Merck_Chris Hondros/Getty Images

Courtesy of Chris Hondros/Getty Images

Merck is eyeing another major label expansion for its flagship anti-PD-1 therapy Keytruda. Tuesday, the pharma giant announced that an interim data analysis of Keytruda’s Phase III KEYNOTE-859 trial produced promising results.  

The interim analysis evaluated Keytruda plus chemotherapy in patients with human epidermal growth factor receptor 2 (HER2)-negative locally advanced unresectable or metastatic gastric (stomach) or GEJ adenocarcinoma.
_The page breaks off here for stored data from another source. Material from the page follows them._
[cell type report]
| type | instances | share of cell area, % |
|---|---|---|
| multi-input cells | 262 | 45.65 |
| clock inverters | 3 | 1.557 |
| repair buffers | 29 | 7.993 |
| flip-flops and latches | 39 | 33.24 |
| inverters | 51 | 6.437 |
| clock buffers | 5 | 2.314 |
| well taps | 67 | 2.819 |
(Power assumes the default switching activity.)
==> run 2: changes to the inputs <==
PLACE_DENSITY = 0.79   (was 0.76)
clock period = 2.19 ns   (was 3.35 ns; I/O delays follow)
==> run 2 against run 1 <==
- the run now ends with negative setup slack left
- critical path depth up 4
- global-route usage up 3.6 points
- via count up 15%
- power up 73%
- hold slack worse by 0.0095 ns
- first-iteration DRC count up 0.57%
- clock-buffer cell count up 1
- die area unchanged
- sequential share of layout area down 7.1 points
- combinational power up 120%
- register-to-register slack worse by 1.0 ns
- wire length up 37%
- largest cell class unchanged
`config.mk`:
```
export PLATFORM = sky130hd
export DESIGN_NAME = mdu_sched
export DESIGN_NICKNAME = d
export VERILOG_FILES = /design/src/rtl/mdu_pkg.sv /design/src/rtl/mdu_step.sv /design/src/rtl/mdu_sched.sv
export SDC_FILE = /design/constraint.sdc
export NUM_CORES = 1
export LEC_CHECK = 0
export ABC_AREA = 1
export BUFFER_PORTS_ARGS = -buffer_cell sky130_fd_sc_hd__buf_2
export CORE_ASPECT_RATIO = 1.75
export CORE_MARGIN = 5
export CORE_UTILIZATION = 40
export CTS_CLUSTER_SIZE = 30
export DETAILED_ROUTE_END_ITERATION = 10
export PLACE_DENSITY_LB_ADDON = 0.08
export SYNTH_ARGS = -nofsm -noshare
export SYNTH_HDL_FRONTEND = slang
export SYNTH_SLANG_ARGS = --single-unit
```
`constraint.sdc`:
```
create_clock -name clk -period 6.3 [get_ports clk]
set_input_delay 0.63 -clock clk [delete_from_list [all_inputs] [get_ports clk]]
set_output_delay 0.63 -clock clk [all_outputs]
set_load 0.03 [all_outputs]
```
If approved for this particular form of stomach cancer, Keytruda could rack up several hundred million in additional sales on an annual basis.  

Last year, the anti-PD-1 therapy raked in $17.2 billion in global sales, making it the fourth best-selling pharmaceutical product in 2021.  

The study yielded a statistically significant result on the study’s primary endpoint of overall survival, regardless of PD-L1 expression. 

Additionally, Merck noted that the anti-cancer combo therapy hit the mark on the study’s key secondary endpoints, consisting of progression-free survival and overall response rate. Keytruda is currently approved by the FDA on accelerated basis as a treatment for first line locally advanced unresectable or metastatic HER2-positive stomach or GEJ cancer, when used in combination with Roche’s mega-blockbuster cancer therapy Herceptin (trastuzumab). 

Stomach Cancer Landscape 

Stomach cancer, the fourth-leading cause of death worldwide, has been a hotbed of pharmaceutical research in recent years. Even so, there is still a large unmet medical need for new treatment options for specific sub-types of the malignancy. 

Underscoring this point, Dr. Eliav Barr, Merck’s senior vice president and head of global clinical development, noted in the press release that the results from the trial show Keytruda’s potential to improve survival beyond chemotherapy alone for these patients.  

Merck is also evaluating Keytruda in other forms of gastrointestinal cancers. Specifically, the therapy is currently being trialed in KEYNOTE-811 as a treatment for first-line advanced HER2-positive gastric cancer and KEYNOTE-585 as a therapeutic option for patients with early-stage stomach cancer. 

Lastly, Merck plans to explore Keytruda’s efficacy in advanced/metastatic stomach cancer in the LEAP-015 trial.